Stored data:

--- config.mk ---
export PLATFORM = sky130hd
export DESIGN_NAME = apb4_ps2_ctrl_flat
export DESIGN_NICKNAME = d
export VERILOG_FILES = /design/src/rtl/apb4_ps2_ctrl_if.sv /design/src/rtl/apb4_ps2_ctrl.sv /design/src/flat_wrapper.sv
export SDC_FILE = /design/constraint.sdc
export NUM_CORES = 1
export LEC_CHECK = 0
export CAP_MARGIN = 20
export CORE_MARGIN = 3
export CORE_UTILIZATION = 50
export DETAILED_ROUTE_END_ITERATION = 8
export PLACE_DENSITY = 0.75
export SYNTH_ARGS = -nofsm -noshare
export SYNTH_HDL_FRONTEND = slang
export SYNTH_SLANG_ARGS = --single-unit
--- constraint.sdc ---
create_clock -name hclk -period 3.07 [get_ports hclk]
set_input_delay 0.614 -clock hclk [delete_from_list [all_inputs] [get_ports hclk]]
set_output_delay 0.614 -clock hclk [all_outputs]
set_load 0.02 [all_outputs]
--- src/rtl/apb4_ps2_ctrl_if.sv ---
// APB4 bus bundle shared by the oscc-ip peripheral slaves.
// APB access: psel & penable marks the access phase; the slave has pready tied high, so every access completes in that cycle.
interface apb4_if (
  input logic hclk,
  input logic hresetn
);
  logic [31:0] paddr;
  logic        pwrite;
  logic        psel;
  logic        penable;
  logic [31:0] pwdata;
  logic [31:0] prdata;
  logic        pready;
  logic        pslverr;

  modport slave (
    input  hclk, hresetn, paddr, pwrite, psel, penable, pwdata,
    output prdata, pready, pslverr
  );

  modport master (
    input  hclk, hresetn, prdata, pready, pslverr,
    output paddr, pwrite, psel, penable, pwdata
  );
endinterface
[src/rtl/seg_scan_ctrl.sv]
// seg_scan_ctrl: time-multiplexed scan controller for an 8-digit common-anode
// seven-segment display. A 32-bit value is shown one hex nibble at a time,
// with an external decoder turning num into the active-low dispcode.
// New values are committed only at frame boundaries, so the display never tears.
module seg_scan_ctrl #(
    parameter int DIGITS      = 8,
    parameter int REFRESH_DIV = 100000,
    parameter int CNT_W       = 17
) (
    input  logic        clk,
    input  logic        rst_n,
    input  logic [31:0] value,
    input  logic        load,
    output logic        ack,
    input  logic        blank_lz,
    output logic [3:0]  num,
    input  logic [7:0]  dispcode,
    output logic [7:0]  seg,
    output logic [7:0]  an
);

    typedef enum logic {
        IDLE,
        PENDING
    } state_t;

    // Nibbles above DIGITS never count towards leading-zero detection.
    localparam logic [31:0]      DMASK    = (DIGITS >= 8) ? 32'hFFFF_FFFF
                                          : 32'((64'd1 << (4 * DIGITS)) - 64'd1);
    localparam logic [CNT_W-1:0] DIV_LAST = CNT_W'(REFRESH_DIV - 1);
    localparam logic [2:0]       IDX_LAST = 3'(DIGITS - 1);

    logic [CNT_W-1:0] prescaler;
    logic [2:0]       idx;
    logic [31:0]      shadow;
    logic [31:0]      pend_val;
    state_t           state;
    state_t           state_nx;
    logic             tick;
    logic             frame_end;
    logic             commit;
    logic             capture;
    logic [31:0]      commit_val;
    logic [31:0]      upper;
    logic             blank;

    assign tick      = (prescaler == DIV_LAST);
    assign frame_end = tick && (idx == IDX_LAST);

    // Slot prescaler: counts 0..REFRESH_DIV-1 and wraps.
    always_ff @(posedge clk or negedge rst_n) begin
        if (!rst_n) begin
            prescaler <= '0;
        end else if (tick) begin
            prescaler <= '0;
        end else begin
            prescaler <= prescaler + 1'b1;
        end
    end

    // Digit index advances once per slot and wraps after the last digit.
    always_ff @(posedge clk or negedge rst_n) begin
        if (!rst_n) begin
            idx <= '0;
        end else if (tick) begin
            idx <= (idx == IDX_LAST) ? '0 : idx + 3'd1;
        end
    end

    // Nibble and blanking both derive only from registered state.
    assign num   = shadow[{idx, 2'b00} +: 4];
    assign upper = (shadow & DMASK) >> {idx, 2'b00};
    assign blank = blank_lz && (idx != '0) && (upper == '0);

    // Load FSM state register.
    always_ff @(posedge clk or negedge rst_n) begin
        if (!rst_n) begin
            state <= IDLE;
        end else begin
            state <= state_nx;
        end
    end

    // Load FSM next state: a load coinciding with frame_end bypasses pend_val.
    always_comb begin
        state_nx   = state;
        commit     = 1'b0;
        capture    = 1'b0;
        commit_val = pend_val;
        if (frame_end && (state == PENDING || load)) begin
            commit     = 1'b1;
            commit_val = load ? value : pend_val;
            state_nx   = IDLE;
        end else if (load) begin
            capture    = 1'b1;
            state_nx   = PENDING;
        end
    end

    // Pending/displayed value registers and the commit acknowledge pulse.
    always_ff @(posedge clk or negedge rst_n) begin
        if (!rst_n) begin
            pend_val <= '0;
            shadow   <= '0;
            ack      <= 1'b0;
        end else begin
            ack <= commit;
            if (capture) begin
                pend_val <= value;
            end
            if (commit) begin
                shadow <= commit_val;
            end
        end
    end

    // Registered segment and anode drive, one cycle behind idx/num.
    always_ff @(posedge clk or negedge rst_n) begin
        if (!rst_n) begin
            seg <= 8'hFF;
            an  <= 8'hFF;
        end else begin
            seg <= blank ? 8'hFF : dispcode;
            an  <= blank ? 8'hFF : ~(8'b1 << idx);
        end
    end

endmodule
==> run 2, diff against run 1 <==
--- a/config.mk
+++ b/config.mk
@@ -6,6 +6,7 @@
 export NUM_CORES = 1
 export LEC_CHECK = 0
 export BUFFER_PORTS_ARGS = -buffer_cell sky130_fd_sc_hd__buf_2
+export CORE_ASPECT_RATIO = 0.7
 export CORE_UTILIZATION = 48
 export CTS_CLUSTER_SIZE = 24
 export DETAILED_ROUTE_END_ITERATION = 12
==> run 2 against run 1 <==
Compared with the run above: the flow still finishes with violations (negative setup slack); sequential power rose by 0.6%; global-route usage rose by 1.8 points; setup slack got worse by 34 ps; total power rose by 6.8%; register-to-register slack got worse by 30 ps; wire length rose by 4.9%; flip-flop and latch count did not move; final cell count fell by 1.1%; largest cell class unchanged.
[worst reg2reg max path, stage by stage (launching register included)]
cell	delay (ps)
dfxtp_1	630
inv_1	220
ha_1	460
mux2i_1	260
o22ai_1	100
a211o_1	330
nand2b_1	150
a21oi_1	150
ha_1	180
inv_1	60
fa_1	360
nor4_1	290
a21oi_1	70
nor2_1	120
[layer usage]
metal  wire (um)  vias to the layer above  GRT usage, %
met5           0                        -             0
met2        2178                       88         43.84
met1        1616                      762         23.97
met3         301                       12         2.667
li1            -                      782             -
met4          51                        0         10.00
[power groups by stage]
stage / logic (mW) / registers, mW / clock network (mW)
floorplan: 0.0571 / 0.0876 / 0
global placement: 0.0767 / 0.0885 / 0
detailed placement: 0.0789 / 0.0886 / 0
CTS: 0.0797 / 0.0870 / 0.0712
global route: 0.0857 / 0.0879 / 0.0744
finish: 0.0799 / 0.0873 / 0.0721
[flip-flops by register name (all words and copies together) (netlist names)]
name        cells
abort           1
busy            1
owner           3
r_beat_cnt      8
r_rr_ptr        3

■ WORK REQUIRED: Every line from the one with "finish: 0.0799 / 0.0873 / 0.0721" through the last line of the records above should be returned exactly, please, and no others.

■ THE COMPLETED TASK:
finish: 0.0799 / 0.0873 / 0.0721
[flip-flops by register name (all words and copies together) (netlist names)]
name        cells
abort           1
busy            1
owner           3
r_beat_cnt      8
r_rr_ptr        3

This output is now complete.